Your problem isn't that that you are addicted to CDing - although I know exactly what you mean, I experienced the same feelings, and they scared me greatly. (I have 24 years of sobriety.) It is impossible to be addicted to something that is a part of your identity, as this almost certainly is. What isn't working for you so well is projecting a male image to the world. At least, for me, that was what didn't work anymore - trying to hide who I really am. I did it for 50 years. When I finally gave in, my collapse was catastrophic, and nearly fatal.

Don't wait that long to deal with your gender.

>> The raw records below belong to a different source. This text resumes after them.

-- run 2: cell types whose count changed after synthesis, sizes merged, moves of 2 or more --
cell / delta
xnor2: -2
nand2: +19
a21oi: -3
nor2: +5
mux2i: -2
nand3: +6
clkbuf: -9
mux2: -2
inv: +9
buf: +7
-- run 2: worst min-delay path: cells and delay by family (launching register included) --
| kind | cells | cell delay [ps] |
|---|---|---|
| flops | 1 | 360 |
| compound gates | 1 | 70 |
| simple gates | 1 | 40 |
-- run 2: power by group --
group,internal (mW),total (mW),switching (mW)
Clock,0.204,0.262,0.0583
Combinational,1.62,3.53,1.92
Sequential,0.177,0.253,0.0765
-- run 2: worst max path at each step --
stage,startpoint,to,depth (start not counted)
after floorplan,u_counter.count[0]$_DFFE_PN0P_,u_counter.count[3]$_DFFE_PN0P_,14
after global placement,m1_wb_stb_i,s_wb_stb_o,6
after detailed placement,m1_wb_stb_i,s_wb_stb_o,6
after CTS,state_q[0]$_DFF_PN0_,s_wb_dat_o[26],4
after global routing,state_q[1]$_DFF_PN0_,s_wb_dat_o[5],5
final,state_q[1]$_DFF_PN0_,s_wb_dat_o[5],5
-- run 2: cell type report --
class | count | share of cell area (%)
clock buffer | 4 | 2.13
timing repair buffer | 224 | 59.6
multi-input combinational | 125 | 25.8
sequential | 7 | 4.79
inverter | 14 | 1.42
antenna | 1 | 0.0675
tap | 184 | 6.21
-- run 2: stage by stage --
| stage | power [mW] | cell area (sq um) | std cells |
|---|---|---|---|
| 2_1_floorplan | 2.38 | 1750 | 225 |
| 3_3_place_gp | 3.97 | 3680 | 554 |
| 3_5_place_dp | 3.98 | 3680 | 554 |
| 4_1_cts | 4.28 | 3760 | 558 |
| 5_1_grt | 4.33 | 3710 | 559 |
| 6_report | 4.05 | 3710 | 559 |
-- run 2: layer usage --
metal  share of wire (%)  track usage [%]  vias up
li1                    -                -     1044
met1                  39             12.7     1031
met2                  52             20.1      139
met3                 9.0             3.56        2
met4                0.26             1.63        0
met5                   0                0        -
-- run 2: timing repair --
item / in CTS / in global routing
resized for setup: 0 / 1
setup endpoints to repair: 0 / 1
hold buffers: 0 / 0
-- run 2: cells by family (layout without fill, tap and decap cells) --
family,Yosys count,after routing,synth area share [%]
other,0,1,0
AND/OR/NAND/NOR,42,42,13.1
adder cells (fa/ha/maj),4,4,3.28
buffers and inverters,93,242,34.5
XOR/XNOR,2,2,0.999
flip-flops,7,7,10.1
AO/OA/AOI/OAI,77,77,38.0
--- src/rtl/cfg_chain_loader.sv ---
// cfg_chain_loader: source end of the ucore configuration chain.
// Accepts config words over a valid/ready stream and shifts each one into
// the first ucore (cfg_en/cfg_out) one cycle after its handshake, counting
// words against a programmed length and reporting busy/done/err.
//
// Optional build macro: CFG_LOAD_TIMEOUT_EN
//    defined   -> a stall counter aborts the load (err=1) after
//                 TIMEOUT_CYCLES consecutive STREAM cycles without a handshake
//    undefined -> STREAM waits on s_valid indefinitely
//
// state  | meaning
// -------+------------------------------------------------------------
// IDLE   | waiting for start; start with num_words=0 just pulses done
// STREAM | accepting words; remaining >= 1 holds here
// FINISH | last word is being shifted (cfg_en=1); done follows next cycle
module cfg_chain_loader #(
   parameter int CFG_WIDTH      = 64,
   parameter int CNT_WIDTH      = 16,
   parameter int TIMEOUT_CYCLES = 256
) (
   input  logic                 clk,
   input  logic                 reset,
   input  logic                 start,
   input  logic [CNT_WIDTH-1:0] num_words,
   input  logic                 abort,
   output logic                 busy,
   output logic                 done,
   output logic                 err,
   input  logic                 s_valid,
   output logic                 s_ready,
   input  logic [CFG_WIDTH-1:0] s_data,
   output logic                 cfg_en,
   output logic [CFG_WIDTH-1:0] cfg_out
);

   typedef enum logic [1:0] {
      IDLE   = 2'd0,
      STREAM = 2'd1,
      FINISH = 2'd2
   } state_t;

   state_t               state;
   logic [CNT_WIDTH-1:0] remaining;
   logic                 hs;
   logic                 stall_limit;

   if (TIMEOUT_CYCLES < 2) begin : g_bad_timeout
      $error("cfg_chain_loader: TIMEOUT_CYCLES must be >= 2");
   end

   // abort blocks the handshake in the same cycle so no word is half-taken
   assign s_ready = (state == STREAM) && !abort;
   assign hs      = s_valid && s_ready;
   assign busy    = (state != IDLE);

`ifdef CFG_LOAD_TIMEOUT_EN
   localparam int STALL_W = $clog2(TIMEOUT_CYCLES);

   logic [STALL_W-1:0] stall_cnt;

   assign stall_limit = (stall_cnt == STALL_W'(TIMEOUT_CYCLES - 1));

   // stall counter: held at zero outside STREAM, cleared by every handshake
   always_ff @(posedge clk) begin
      if (reset) begin
         stall_cnt <= '0;
      end else if ((state != STREAM) || hs) begin
         stall_cnt <= '0;
      end else begin
         stall_cnt <= stall_cnt + 1'b1;
      end
   end
`else
   assign stall_limit = 1'b0;
`endif

   // main sequencer: state, word count, chain shift and status flags
   always_ff @(posedge clk) begin
      if (reset) begin
         state     <= IDLE;
         remaining <= '0;
         done      <= 1'b0;
         err       <= 1'b0;
         cfg_en    <= 1'b0;
         cfg_out   <= '0;
      end else begin
         done   <= 1'b0;
         cfg_en <= 1'b0;
         if (hs) begin
            cfg_en  <= 1'b1;
            cfg_out <= s_data;
         end
         case (state)
            IDLE: begin
               if (start) begin
                  err <= 1'b0;
                  if (num_words == '0) begin
                     done <= 1'b1;
                  end else begin
                     remaining <= num_words;
                     state     <= STREAM;
                  end
               end
            end
            STREAM: begin
               // a handshake on the stall-limit cycle wins over the timeout
               if (abort || (!hs && stall_limit)) begin
                  state <= IDLE;
                  err   <= 1'b1;
               end else if (hs) begin
                  remaining <= remaining - 1'b1;
                  if (remaining == CNT_WIDTH'(1)) begin
                     state <= FINISH;
                  end
               end
            end
            FINISH: begin
               state <= IDLE;
               done  <= 1'b1;
            end
            default: begin
               state <= IDLE;
            end
         endcase
      end
   end

endmodule
--- config.mk ---
export PLATFORM = sky130hd
export DESIGN_NAME = cfg_chain_loader
export DESIGN_NICKNAME = d
export VERILOG_FILES = /design/src/rtl/cfg_chain_loader.sv
export SDC_FILE = /design/constraint.sdc
export NUM_CORES = 1
export LEC_CHECK = 0
export ABC_AREA = 0
export BUFFER_PORTS_ARGS = -buffer_cell sky130_fd_sc_hd__buf_4
export CORE_AREA = 2 2 96 98
export CTS_CLUSTER_SIZE = 10
export DETAILED_ROUTE_END_ITERATION = 10
export DIE_AREA = 0 0 98 100
export PLACE_DENSITY = 0.66
export SKIP_LAST_GASP = 1
export SLEW_MARGIN = 5
export SYNTH_ARGS = -nofsm -noshare
export SYNTH_HDL_FRONTEND = slang
export SYNTH_SLANG_ARGS = --single-unit
--- constraint.sdc ---
create_clock -name clk -period 3.89 [get_ports clk]
set_input_delay 0.389 -clock clk [delete_from_list [all_inputs] [get_ports clk]]
set_output_delay 0.389 -clock clk [all_outputs]
set_load 0.01 [all_outputs]
==> impl_results.md <==
- Result of the run: complete, no violations
- Post-Syn Instances: 437
- P_sw: 0.480 mW
- Required @ worst endpoint: 4.12 ns
- Register-to-register setup slack: 1.15 ns
- Count of nets after finishing: 660
- Worst-case headroom to the max-slew limit: 0.397
- Endpoints failing hold: 0
- Met2 wire length: 4.31 mm
- Setup Slack @ Placement: around 1.2 ns
- Detailed-routed wire length on met3: 1.01 mm
- Number of iterations in the first detailed-routing pass: 5
- WL/cell: 13.8 um
- Library cell used as clock root buffer: sky130_fd_sc_hd__clkbuf_8
- Setup slack of the critical path after layout: 1.15 ns
- Number of rows created at floorplan: 35
- Number of warning messages in the yosys log: 0
- Internal Power: ~1.3 mW
- Mean Syn Cell Area: about 7.8 sq um
- Crit start category: flop
- Clock latency on the worst-skew pair: between 0.3 and 0.4 ns
- Area Growth Syn to Fin: 41.4%
- Post-DR vias/cell: 5.09
- Capture point of the critical path: remaining[10]$_SDFFE_PP0P_
- Pin count of the biggest net entering global routing: between 80 and 90
- Proportion of register bits with asynchronous set or reset after synthesis: 0
- Capture point of the worst reg-to-reg path: remaining[10]$_SDFFE_PP0P_
- Post-synthesis cell area: 3390 sq um
- Number of stages on the worst hold path: 3
- Layout cell share with drive strength beyond 1: 0.300
- Layout Cell Area excl Fill: 4800 sq um
- Number of gates resized after CTS: 0
- Peak clock frequency supported by timing: 364 MHz
- Sink Count: 85
- Number of global-route vias before repair: 3169
- Wire length after detailed routing: between 9 and 10 mm
- Total power draw: ~1.8 mW
- Setup bufs post-CTS: 0
- Origin of the worst setup path: state[0]$_SDFFE_PP0P_
- Power per Cell Area: 381 nW/um^2
- Cts bufs inserted: 9
- Most used standard cell by instance count after synthesis: sky130_fd_sc_hd__nand2_1
- Post-Route Setup TNS: 0 ns
- HPWL after detailed placement: slightly below 7 mm
- Area of placed instances: 4600 sq um
- Layout Utilization: 0.539
- TritonCTS clock tree: done
- Number of endpoints failing setup at the final stage: 0
- Startpoint of the lowest-slack register-to-register path: state[0]$_SDFFE_PP0P_
- GRT Resource Usage Total: 0.186
- Count of routing violations after the opening detailed-route iteration: 170
- Global-route wire length before repair: 15.0 mm
- Vias: 3503
- Category of the worst setup path capture point: flop
- Yosys cell types: 34
- Most area-consuming cells after synthesis: sky130_fd_sc_hd__dfxtp_1 (50%), sky130_fd_sc_hd__nand2_1 (16%), sky130_fd_sc_hd__a21oi_1 (12%), sky130_fd_sc_hd__clkbuf_1 (3.2%), sky130_fd_sc_hd__a32o_1 (1.5%)
- Last weighted congestion value of the routability-driven placer: 0.896
- Io pins: 154
- Sum of overflow across all layers after global routing: 0
- Proportion of synthesized chip area in sequential cells: 0.502
- Antenna diode count: 0
- Antenna violations before repair: 0
- Worst min path class: in2reg
- Placeable Area: 8890 sq um
- Worst setup path class: reg2reg
- IR Drop Worst-Case VDD: 0.152 mV
- Layout Cells excl Fill: 688
- CTS HTree Levels: 3
- Most numerous cell types in the synthesized netlist: sky130_fd_sc_hd__nand2_1 (147), sky130_fd_sc_hd__dfxtp_1 (85), sky130_fd_sc_hd__a21oi_1 (80), sky130_fd_sc_hd__clkbuf_1 (29), sky130_fd_sc_hd__nor2_1 (13)
- Worst EP arrival: 2.98 ns
- Maximum net fanout on the critical path: 40
- Met1 Wirelength: 4.04 mm
- Net Count, Synth: 524
- Hold buffer count at cts: 0
- Depth of the worst register-to-register path: 4
- Static leakage: 1.97 nW
- Post-route fraction of the period consumed by the critical path: 0.706
- Area share of the leading cell type in the synthesized netlist: 0.502
- Die span in y: 100 um
- Full die area: 9800 sq um
- Post-route minimum period: 2.74 ns
- Proportion of power drawn by flip-flops and latches: 0.510
- Max-slew violation count: 0
- Seq cells post-synth: 85
- Number of enable flip-flop cells after synthesis: 0
- Slew at the pin closest to its max-slew limit: 0.905 ns
- Placed cell count: roughly 670
- Uppermost metal layer occupied by signal nets: met4
- Setup repair after global routing missed its margin: false
- DRT antenna net count: 0
- Clock transition at the registers of the reported paths: 0.08 ns
- Logic pwr share: 0.150
- Clock skew after layout: 0.0102 ns
- Dominant synthesized flop cell: sky130_fd_sc_hd__dfxtp_1
- Hold WS: 0.282 ns
- DRC errors left: 0
- Port bufs: 153
- Die Width: roughly 98 um
- Clock Power Share: 0.340
- Max-capacitance violation count: 0
- Starting density of the core: 0.381
- Area leader, netlist: sky130_fd_sc_hd__dfxtp_1
- Switching share of power: 0.263
- Clock Tree Buf Depth: 2
-- worst min-delay path by stage --
stage	from	endpoint	slack, ns
after floorplan	remaining[1]$_SDFFE_PP0P_	remaining[1]$_SDFFE_PP0P_	0.45
after global placement	cfg_out[59]$_SDFFE_PP0P_	cfg_out[59]$_SDFFE_PP0P_	0.44
after detailed placement	cfg_out[16]$_SDFFE_PP0P_	cfg_out[16]$_SDFFE_PP0P_	0.45
after CTS	s_data[17]	cfg_out[17]$_SDFFE_PP0P_	0.26
after global routing	s_data[7]	cfg_out[7]$_SDFFE_PP0P_	0.26
final	s_data[7]	cfg_out[7]$_SDFFE_PP0P_	0.28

BTW, it is possible you'll find a point of balance short of transition. I wish you the best, but don't let denial of who you really are kill you.

GabbiSophia
01-22-2014, 03:22 PM
Lol ... i am crossing the Pacific right now apparently. I really have kinda run out of things to hide behind.

Michelle789
01-23-2014, 12:25 AM
Most of my dreams have been either observing something really strange or bizarre, involving ghosts, UFOs, strange creatures, strange events, or strange places, and whether I'm male or female is irrelevant and not revealed in the dream (actually, nightmare may be appropriate many times). I've had dreams as a male, and I'm usually fighting against someone, often my parents. The few dreams I've had where I was female I was most at peace. I even had a dream where both me and my brother were female. Lately, I've been having a lot of dreams where I'm coming out as being transgender. I'm still not out yet in real life.

TrishaMarie
01-26-2014, 02:24 PM
Wow this is amazing. Steph I can so relate to your post. I do my best to walk to line get my focus together and get work and life in order. I find myself saying if I get this task done then I can go online and shop for something. Then when I find it, I use it as something to again drive myself to accomplish something else in order to allow myself to get it.

I love waking from a dream that I am a woman or out dressed as a woman. It gives me a happy morning and something to think about all day. But again another distraction. Good luck Steph.

Leah Lynn
01-26-2014, 02:51 PM
My female dreams run about five to each male dream. Male dreams are usually about past male experiences. I much prefer the female dreams.

Leah

melissakozak
01-27-2014, 06:19 PM
Great post Steph, and yes, I can relate in many ways. For myself, the masculine identity I possess is almost the default only because it is the identity most people see on a daily basis, BUT my feminine identity is what keeps me glued together emotionally. I have been seeing a gender therapist for one and a half years, and she has helped me sort out how I am going to live my life and be happy with it--and thus far, transition is off the table but has been discussed. So, keeping myself happy, balanced and centered is important. For each of us, grappling with gender dysphoria, whether or not one decides to transition, is an individual journey and precious few of us grew up with role models on how to make sense of who we are and how to live this kind of life with a very, very unique issue--being TG.